### Information supplied
This is an optimization exercise on Yosys and OpenROAD, whose aim is small area and a short achievable clock period, not a production implementation.
RTL that was checked went through simulation tests only; none was proved equivalent to the original.

==> module overall_neural_network_training, before the edit <==
module overall_neural_network_training(
	input clock,
	input reset,
	input inp_1,
	input inp_2,
	input inp_3,
	input inp_4,
	input inp_5,
	input inp_6,
	output outp_1,
	output outp_2,
	output outp_3
);
	wire [5:0] x = {inp_6, inp_5, inp_4, inp_3, inp_2, inp_1};
	wire [5:0] h;     
	wire [5:0] h_nx;  
	wire [2:0] o;     
	wire [2:0] o_nx;  
	reg  [2:0] fin;   
	reg  [5:0] xr;    
	reg  r1;          
	reg  [5:0] xc;
	reg  [5:0] hc;
	reg  [2:0] oc;
	always @(posedge clock or posedge reset)
		if (reset) begin
			xr <= 6'd0;
			r1 <= 1'b1;
			xc <= 6'h3F;
			hc <= 6'h3F;
			oc <= 3'h7;
		end else begin
			xr <= x;
			r1 <= 1'b0;
			xc <= x;
			hc <= h_nx;
			oc <= o_nx;
		end
	localparam [36*12-1:0] INIT_H = {
		12'h005, 12'hFEA, 12'h025, 12'hFF4, 12'h01C, 12'hFE1,    
		12'h013, 12'hFF1, 12'h003, 12'hFED, 12'h015, 12'hFFB,    
		12'h01D, 12'hFF1, 12'h021, 12'h01F, 12'hFE7, 12'h013,    
		12'h008, 12'hFF3, 12'h010, 12'hFEB, 12'h015, 12'hFEA,    
		12'h00C, 12'hFE5, 12'hFDB, 12'h012, 12'hFF1, 12'h020,    
		12'h019, 12'hFF6, 12'h017, 12'hFDC, 12'h00E, 12'hFE9};   
	localparam [18*12-1:0] INIT_O = {
		12'h005, 12'hFF6, 12'h023, 12'hFE3, 12'h019, 12'hFE2,    
		12'h010, 12'hFFD, 12'hFE2, 12'h006, 12'h022, 12'hFE4,    
		12'h002, 12'hFED, 12'h014, 12'h01B, 12'hFE2, 12'hFF5};   
	wire [36*12-1:0] whn;    
	wire [18*12-1:0] won;
	genvar i, j;
	generate
		for (i = 0; i < 6; i = i + 1) begin : hid
			for (j = 0; j < 6; j = j + 1) begin : syn
				synapse #(.INIT(INIT_H[(6*i+j)*12 +: 12])) s (
					.clock(clock), .reset(reset),
					.pre_w(xr[j]), .post_w(h[i]), .pre_c(xc[j]), .post_c(hc[i]),
					.w_nx(whn[(6*i+j)*12 +: 12]));
			end
			neuron_h n (
				.clock(clock), .reset(reset), .r1(r1),
				.in_nx(x), .w_nx(whn[72*i +: 72]), .spike(h[i]), .spike_nx(h_nx[i]));
		end
		for (i = 0; i < 3; i = i + 1) begin : out
			for (j = 0; j < 6; j = j + 1) begin : syn
				synapse #(.INIT(INIT_O[(6*i+j)*12 +: 12])) s (
					.clock(clock), .reset(reset),
					.pre_w(h[j]), .post_w(o[i]), .pre_c(hc[j]), .post_c(oc[i]),
					.w_nx(won[(6*i+j)*12 +: 12]));
			end
			neuron_o n (
				.clock(clock), .reset(reset), .r1(r1),
				.in_nx(h_nx), .w_nx(won[72*i +: 72]), .spike(o[i]), .spike_nx(o_nx[i]));
		end
	endgenerate
	always @(posedge clock)
		fin <= o_nx[0] ? 3'b100 : o_nx[1] ? 3'b010 : o_nx[2] ? 3'b001 : 3'b000;
	assign {outp_1, outp_2, outp_3} = fin;
endmodule
Settings: LEC_CHECK=0, ABC_AREA=1, CAP_MARGIN=20, CORE_MARGIN=2, CORE_UTILIZATION=40, SETUP_SLACK_MARGIN=5, SLEW_MARGIN=20; clock period 10.0 ns.
run.sh (not shown) runs the stock make flow with config.mk's settings and CLKGATE_MAP_FILE= SYNTH_SCRIPT=/design/flow/synth_recipe.tcl, a recipe that flattens the netlist after the stock synthesis.
Then changed:
--- a/flow/design.v
+++ b/flow/design.v
@@ -17,27 +17,21 @@
 	wire [2:0] o;     
 	wire [2:0] o_nx;  
 	reg  [2:0] fin;   
 	reg  [5:0] xr;    
 	reg  r1;          
-	reg  [5:0] xc;
-	reg  [5:0] hc;
-	reg  [2:0] oc;
 	always @(posedge clock or posedge reset)
 		if (reset) begin
 			xr <= 6'd0;
 			r1 <= 1'b1;
-			xc <= 6'h3F;
-			hc <= 6'h3F;
-			oc <= 3'h7;
 		end else begin
 			xr <= x;
 			r1 <= 1'b0;
-			xc <= x;
-			hc <= h_nx;
-			oc <= o_nx;
-		end
+		end
+	wire [5:0] xc = xr | {6{r1}};
+	wire [5:0] hc = h | {6{r1}};
+	wire [2:0] oc = o | {3{r1}};
 	localparam [36*12-1:0] INIT_H = {
 		12'h005, 12'hFEA, 12'h025, 12'hFF4, 12'h01C, 12'hFE1,    
 		12'h013, 12'hFF1, 12'h003, 12'hFED, 12'h015, 12'hFFB,    
 		12'h01D, 12'hFF1, 12'h021, 12'h01F, 12'hFE7, 12'h013,    
 		12'h008, 12'hFF3, 12'h010, 12'hFEB, 12'h015, 12'hFEA,    
Effect: First-iteration DRC count rises by 0.41%; via count is lower by 0.59%; final area goes down by 0.56%; worst setup slack loses 0.043 ns; clock skew falls by 0.030 ns; maximum frequency falls by 0.91%; synthesized area decreases by 0.37%; sequential share of layout area barely changes; die area fell by 0.37%.
No functional check of the RTL was part of any run of this note.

### Work to be completed
The entries above, copied exactly, form the whole answer.

### Exercise answer
This is an optimization exercise on Yosys and OpenROAD, whose aim is small area and a short achievable clock period, not a production implementation.
RTL that was checked went through simulation tests only; none was proved equivalent to the original.

==> module overall_neural_network_training, before the edit <==
module overall_neural_network_training(
	input clock,
	input reset,
	input inp_1,
	input inp_2,
	input inp_3,
	input inp_4,
	input inp_5,
	input inp_6,
	output outp_1,
	output outp_2,
	output outp_3
);
	wire [5:0] x = {inp_6, inp_5, inp_4, inp_3, inp_2, inp_1};
	wire [5:0] h;     
	wire [5:0] h_nx;  
	wire [2:0] o;     
	wire [2:0] o_nx;  
	reg  [2:0] fin;   
	reg  [5:0] xr;    
	reg  r1;          
	reg  [5:0] xc;
	reg  [5:0] hc;
	reg  [2:0] oc;
	always @(posedge clock or posedge reset)
		if (reset) begin
			xr <= 6'd0;
			r1 <= 1'b1;
			xc <= 6'h3F;
			hc <= 6'h3F;
			oc <= 3'h7;
		end else begin
			xr <= x;
			r1 <= 1'b0;
			xc <= x;
			hc <= h_nx;
			oc <= o_nx;
		end
	localparam [36*12-1:0] INIT_H = {
		12'h005, 12'hFEA, 12'h025, 12'hFF4, 12'h01C, 12'hFE1,    
		12'h013, 12'hFF1, 12'h003, 12'hFED, 12'h015, 12'hFFB,    
		12'h01D, 12'hFF1, 12'h021, 12'h01F, 12'hFE7, 12'h013,    
		12'h008, 12'hFF3, 12'h010, 12'hFEB, 12'h015, 12'hFEA,    
		12'h00C, 12'hFE5, 12'hFDB, 12'h012, 12'hFF1, 12'h020,    
		12'h019, 12'hFF6, 12'h017, 12'hFDC, 12'h00E, 12'hFE9};   
	localparam [18*12-1:0] INIT_O = {
		12'h005, 12'hFF6, 12'h023, 12'hFE3, 12'h019, 12'hFE2,    
		12'h010, 12'hFFD, 12'hFE2, 12'h006, 12'h022, 12'hFE4,    
		12'h002, 12'hFED, 12'h014, 12'h01B, 12'hFE2, 12'hFF5};   
	wire [36*12-1:0] whn;    
	wire [18*12-1:0] won;
	genvar i, j;
	generate
		for (i = 0; i < 6; i = i + 1) begin : hid
			for (j = 0; j < 6; j = j + 1) begin : syn
				synapse #(.INIT(INIT_H[(6*i+j)*12 +: 12])) s (
					.clock(clock), .reset(reset),
					.pre_w(xr[j]), .post_w(h[i]), .pre_c(xc[j]), .post_c(hc[i]),
					.w_nx(whn[(6*i+j)*12 +: 12]));
			end
			neuron_h n (
				.clock(clock), .reset(reset), .r1(r1),
				.in_nx(x), .w_nx(whn[72*i +: 72]), .spike(h[i]), .spike_nx(h_nx[i]));
		end
		for (i = 0; i < 3; i = i + 1) begin : out
			for (j = 0; j < 6; j = j + 1) begin : syn
				synapse #(.INIT(INIT_O[(6*i+j)*12 +: 12])) s (
					.clock(clock), .reset(reset),
					.pre_w(h[j]), .post_w(o[i]), .pre_c(hc[j]), .post_c(oc[i]),
					.w_nx(won[(6*i+j)*12 +: 12]));
			end
			neuron_o n (
				.clock(clock), .reset(reset), .r1(r1),
				.in_nx(h_nx), .w_nx(won[72*i +: 72]), .spike(o[i]), .spike_nx(o_nx[i]));
		end
	endgenerate
	always @(posedge clock)
		fin <= o_nx[0] ? 3'b100 : o_nx[1] ? 3'b010 : o_nx[2] ? 3'b001 : 3'b000;
	assign {outp_1, outp_2, outp_3} = fin;
endmodule
Settings: LEC_CHECK=0, ABC_AREA=1, CAP_MARGIN=20, CORE_MARGIN=2, CORE_UTILIZATION=40, SETUP_SLACK_MARGIN=5, SLEW_MARGIN=20; clock period 10.0 ns.
run.sh (not shown) runs the stock make flow with config.mk's settings and CLKGATE_MAP_FILE= SYNTH_SCRIPT=/design/flow/synth_recipe.tcl, a recipe that flattens the netlist after the stock synthesis.
Then changed:
--- a/flow/design.v
+++ b/flow/design.v
@@ -17,27 +17,21 @@
 	wire [2:0] o;     
 	wire [2:0] o_nx;  
 	reg  [2:0] fin;   
 	reg  [5:0] xr;    
 	reg  r1;          
-	reg  [5:0] xc;
-	reg  [5:0] hc;
-	reg  [2:0] oc;
 	always @(posedge clock or posedge reset)
 		if (reset) begin
 			xr <= 6'd0;
 			r1 <= 1'b1;
-			xc <= 6'h3F;
-			hc <= 6'h3F;
-			oc <= 3'h7;
 		end else begin
 			xr <= x;
 			r1 <= 1'b0;
-			xc <= x;
-			hc <= h_nx;
-			oc <= o_nx;
-		end
+		end
+	wire [5:0] xc = xr | {6{r1}};
+	wire [5:0] hc = h | {6{r1}};
+	wire [2:0] oc = o | {3{r1}};
 	localparam [36*12-1:0] INIT_H = {
 		12'h005, 12'hFEA, 12'h025, 12'hFF4, 12'h01C, 12'hFE1,    
 		12'h013, 12'hFF1, 12'h003, 12'hFED, 12'h015, 12'hFFB,    
 		12'h01D, 12'hFF1, 12'h021, 12'h01F, 12'hFE7, 12'h013,    
 		12'h008, 12'hFF3, 12'h010, 12'hFEB, 12'h015, 12'hFEA,    
Effect: First-iteration DRC count rises by 0.41%; via count is lower by 0.59%; final area goes down by 0.56%; worst setup slack loses 0.043 ns; clock skew falls by 0.030 ns; maximum frequency falls by 0.91%; synthesized area decreases by 0.37%; sequential share of layout area barely changes; die area fell by 0.37%.
No functional check of the RTL was part of any run of this note.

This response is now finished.